▶ _AIM OF THE EXERCISE_
Each line from the one that contains "if (!rst_n) begin" to the last line of the records below must be restated word for word.

▶ _GIVEN INFORMATION_
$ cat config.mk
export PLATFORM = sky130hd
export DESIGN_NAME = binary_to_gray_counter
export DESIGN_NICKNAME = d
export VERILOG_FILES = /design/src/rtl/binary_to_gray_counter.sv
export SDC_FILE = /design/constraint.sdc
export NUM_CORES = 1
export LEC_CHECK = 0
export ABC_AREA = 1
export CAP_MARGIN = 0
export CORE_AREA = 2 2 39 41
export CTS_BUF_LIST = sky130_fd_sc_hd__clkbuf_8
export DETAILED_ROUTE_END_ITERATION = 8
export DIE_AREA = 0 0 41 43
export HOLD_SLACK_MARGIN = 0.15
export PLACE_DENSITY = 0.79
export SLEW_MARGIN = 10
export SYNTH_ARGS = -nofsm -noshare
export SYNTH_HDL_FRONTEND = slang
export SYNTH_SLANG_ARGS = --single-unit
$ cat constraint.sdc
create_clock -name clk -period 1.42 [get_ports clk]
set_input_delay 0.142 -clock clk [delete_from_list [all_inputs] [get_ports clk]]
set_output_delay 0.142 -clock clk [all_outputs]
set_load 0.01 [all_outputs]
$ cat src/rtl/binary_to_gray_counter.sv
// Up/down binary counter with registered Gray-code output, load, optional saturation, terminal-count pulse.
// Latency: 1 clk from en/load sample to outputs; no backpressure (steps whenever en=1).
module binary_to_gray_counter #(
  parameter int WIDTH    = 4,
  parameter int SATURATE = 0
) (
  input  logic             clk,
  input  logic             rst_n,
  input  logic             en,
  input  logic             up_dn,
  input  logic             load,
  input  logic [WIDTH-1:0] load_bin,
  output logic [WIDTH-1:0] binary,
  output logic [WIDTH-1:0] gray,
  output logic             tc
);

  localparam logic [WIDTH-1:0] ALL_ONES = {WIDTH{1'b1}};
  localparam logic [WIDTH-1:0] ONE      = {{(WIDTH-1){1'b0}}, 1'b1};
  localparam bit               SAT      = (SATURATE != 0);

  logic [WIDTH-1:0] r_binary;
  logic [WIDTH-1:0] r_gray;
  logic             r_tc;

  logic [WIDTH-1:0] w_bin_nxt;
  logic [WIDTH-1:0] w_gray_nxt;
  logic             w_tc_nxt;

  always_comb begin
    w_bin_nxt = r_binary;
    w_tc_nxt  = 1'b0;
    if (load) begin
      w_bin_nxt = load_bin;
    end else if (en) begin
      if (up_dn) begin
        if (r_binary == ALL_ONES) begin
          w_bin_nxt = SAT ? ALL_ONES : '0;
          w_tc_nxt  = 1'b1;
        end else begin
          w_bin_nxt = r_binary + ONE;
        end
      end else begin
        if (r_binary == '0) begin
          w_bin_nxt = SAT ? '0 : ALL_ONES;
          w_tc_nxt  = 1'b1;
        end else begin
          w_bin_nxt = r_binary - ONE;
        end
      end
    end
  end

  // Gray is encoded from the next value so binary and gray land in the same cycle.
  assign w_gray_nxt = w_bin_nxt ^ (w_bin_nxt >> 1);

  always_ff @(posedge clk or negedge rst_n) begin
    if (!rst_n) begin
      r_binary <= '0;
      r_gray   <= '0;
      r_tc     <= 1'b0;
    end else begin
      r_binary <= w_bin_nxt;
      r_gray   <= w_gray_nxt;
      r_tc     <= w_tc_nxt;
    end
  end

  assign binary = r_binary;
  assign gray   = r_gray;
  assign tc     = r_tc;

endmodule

▶ _COMPLETED EXERCISE_
    if (!rst_n) begin
      r_binary <= '0;
      r_gray   <= '0;
      r_tc     <= 1'b0;
    end else begin
      r_binary <= w_bin_nxt;
      r_gray   <= w_gray_nxt;
      r_tc     <= w_tc_nxt;
    end
  end

  assign binary = r_binary;
  assign gray   = r_gray;
  assign tc     = r_tc;

endmodule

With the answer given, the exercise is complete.